WHAT TO WORK ON: Print the lines that run from the line with "-- edit 2: path" to the line with "dfrtp_1 410, inv_1", keeping both end lines, exactly as they appear in the entries below, and nothing else.
:::::
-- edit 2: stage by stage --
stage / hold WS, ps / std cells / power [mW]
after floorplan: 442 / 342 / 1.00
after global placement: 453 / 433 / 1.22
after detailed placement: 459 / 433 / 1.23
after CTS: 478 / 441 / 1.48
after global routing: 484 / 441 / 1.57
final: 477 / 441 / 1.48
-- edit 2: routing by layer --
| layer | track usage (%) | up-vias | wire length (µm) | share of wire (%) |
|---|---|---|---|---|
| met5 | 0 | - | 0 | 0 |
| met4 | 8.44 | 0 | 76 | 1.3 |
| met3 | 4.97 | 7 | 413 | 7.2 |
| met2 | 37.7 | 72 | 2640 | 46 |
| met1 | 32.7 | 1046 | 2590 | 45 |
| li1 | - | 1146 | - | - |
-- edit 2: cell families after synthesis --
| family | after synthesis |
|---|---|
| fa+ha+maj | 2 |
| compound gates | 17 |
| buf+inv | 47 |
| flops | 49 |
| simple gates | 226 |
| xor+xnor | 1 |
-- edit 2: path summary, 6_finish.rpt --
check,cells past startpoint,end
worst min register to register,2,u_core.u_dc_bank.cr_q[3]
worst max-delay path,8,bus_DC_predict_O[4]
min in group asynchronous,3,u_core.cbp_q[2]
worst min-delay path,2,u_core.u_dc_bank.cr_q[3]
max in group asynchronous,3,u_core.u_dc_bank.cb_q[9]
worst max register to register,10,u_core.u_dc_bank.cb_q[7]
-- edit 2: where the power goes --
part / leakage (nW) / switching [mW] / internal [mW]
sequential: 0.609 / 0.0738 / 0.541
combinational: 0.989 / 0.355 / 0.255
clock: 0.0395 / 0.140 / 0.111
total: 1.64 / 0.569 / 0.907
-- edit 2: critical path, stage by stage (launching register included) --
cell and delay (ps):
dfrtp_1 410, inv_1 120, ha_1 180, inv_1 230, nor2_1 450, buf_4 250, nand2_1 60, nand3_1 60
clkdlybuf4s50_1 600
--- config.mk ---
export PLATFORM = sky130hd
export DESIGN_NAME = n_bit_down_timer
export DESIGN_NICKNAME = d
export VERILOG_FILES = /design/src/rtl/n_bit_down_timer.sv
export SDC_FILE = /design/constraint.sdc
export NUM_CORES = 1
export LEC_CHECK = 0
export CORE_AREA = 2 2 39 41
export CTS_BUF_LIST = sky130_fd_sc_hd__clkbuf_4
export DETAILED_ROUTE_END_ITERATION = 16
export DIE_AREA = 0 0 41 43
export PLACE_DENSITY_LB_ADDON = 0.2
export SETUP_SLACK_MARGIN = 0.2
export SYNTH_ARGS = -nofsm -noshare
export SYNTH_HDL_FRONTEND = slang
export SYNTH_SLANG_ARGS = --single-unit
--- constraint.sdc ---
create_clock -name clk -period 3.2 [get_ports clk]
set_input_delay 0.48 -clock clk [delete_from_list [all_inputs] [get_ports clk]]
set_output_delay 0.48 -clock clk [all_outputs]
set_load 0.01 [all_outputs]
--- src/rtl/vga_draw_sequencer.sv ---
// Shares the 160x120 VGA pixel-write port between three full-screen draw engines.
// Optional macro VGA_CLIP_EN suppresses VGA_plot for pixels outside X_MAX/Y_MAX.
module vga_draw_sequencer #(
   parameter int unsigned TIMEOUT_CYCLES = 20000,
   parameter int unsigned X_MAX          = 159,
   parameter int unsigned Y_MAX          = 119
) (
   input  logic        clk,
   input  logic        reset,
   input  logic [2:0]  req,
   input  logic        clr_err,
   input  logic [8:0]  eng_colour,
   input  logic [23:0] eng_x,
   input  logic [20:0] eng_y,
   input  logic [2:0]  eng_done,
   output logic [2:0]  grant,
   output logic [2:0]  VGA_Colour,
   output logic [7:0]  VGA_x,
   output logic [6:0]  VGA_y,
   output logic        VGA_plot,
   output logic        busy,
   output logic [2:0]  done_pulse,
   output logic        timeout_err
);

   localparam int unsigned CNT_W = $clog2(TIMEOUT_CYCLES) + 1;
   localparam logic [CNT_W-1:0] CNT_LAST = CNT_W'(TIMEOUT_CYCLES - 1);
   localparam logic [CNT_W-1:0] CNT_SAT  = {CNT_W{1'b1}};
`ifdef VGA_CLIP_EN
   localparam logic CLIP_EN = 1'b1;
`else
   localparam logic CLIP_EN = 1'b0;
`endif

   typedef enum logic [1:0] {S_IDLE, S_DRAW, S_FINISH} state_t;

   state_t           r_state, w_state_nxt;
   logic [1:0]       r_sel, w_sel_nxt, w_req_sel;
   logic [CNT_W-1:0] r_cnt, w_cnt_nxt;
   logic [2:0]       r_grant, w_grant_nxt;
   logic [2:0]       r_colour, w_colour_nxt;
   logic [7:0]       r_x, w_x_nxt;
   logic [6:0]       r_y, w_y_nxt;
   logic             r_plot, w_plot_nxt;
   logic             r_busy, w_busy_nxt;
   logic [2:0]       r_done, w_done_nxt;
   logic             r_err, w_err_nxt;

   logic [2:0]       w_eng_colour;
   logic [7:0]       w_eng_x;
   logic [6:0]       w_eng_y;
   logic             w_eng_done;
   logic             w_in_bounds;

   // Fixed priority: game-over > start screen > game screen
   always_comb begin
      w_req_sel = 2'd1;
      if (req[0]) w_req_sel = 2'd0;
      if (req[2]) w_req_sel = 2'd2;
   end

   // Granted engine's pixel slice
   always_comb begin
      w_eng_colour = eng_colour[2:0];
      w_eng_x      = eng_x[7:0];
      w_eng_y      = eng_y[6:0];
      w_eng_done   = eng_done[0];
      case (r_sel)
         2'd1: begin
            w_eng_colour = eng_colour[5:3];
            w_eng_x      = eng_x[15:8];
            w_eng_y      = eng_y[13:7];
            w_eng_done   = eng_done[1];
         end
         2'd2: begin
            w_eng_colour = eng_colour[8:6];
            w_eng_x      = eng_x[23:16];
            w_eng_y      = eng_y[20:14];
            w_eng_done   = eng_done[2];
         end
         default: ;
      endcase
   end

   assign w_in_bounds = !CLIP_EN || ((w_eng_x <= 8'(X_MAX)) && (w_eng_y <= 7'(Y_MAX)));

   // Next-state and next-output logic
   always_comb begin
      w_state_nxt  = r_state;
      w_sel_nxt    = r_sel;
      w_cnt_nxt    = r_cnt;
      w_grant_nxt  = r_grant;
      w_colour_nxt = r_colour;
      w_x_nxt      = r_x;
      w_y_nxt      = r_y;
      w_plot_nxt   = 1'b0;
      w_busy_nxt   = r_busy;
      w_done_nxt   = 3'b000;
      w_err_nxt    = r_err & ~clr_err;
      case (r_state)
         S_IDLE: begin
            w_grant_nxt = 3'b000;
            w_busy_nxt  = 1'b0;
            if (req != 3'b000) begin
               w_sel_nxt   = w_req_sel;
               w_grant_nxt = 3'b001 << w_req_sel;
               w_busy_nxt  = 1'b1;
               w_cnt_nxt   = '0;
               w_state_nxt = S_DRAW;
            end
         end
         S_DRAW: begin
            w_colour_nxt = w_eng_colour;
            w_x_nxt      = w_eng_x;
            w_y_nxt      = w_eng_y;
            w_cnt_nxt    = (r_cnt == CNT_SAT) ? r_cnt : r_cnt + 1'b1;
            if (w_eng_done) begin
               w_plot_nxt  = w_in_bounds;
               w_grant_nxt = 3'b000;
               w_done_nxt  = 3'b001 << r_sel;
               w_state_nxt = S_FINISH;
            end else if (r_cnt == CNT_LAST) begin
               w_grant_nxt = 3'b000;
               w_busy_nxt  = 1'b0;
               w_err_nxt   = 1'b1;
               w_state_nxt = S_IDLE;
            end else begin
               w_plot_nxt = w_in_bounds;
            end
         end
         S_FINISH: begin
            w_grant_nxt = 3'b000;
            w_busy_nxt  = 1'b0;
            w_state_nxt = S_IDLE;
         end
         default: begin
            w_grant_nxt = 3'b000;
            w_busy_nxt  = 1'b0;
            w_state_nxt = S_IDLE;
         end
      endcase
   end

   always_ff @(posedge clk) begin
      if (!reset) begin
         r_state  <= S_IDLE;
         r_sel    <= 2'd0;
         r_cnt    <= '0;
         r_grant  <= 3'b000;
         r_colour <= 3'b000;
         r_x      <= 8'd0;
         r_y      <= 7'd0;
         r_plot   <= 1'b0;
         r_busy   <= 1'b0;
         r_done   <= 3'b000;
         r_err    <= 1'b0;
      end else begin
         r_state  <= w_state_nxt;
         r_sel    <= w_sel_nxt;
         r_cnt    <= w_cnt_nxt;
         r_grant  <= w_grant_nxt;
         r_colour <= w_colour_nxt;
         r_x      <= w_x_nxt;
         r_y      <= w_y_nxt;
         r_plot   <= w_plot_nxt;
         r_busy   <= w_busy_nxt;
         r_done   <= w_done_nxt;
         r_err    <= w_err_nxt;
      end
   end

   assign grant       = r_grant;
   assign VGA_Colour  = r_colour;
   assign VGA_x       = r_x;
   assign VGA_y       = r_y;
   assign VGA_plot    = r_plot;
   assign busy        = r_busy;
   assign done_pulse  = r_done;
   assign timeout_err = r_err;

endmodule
:::::
ANSWER FOR THE TASK:
-- edit 2: path summary, 6_finish.rpt --
check,cells past startpoint,end
worst min register to register,2,u_core.u_dc_bank.cr_q[3]
worst max-delay path,8,bus_DC_predict_O[4]
min in group asynchronous,3,u_core.cbp_q[2]
worst min-delay path,2,u_core.u_dc_bank.cr_q[3]
max in group asynchronous,3,u_core.u_dc_bank.cb_q[9]
worst max register to register,10,u_core.u_dc_bank.cb_q[7]
-- edit 2: where the power goes --
part / leakage (nW) / switching [mW] / internal [mW]
sequential: 0.609 / 0.0738 / 0.541
combinational: 0.989 / 0.355 / 0.255
clock: 0.0395 / 0.140 / 0.111
total: 1.64 / 0.569 / 0.907
-- edit 2: critical path, stage by stage (launching register included) --
cell and delay (ps):
dfrtp_1 410, inv_1 120, ha_1 180, inv_1 230, nor2_1 450, buf_4 250, nand2_1 60, nand3_1 60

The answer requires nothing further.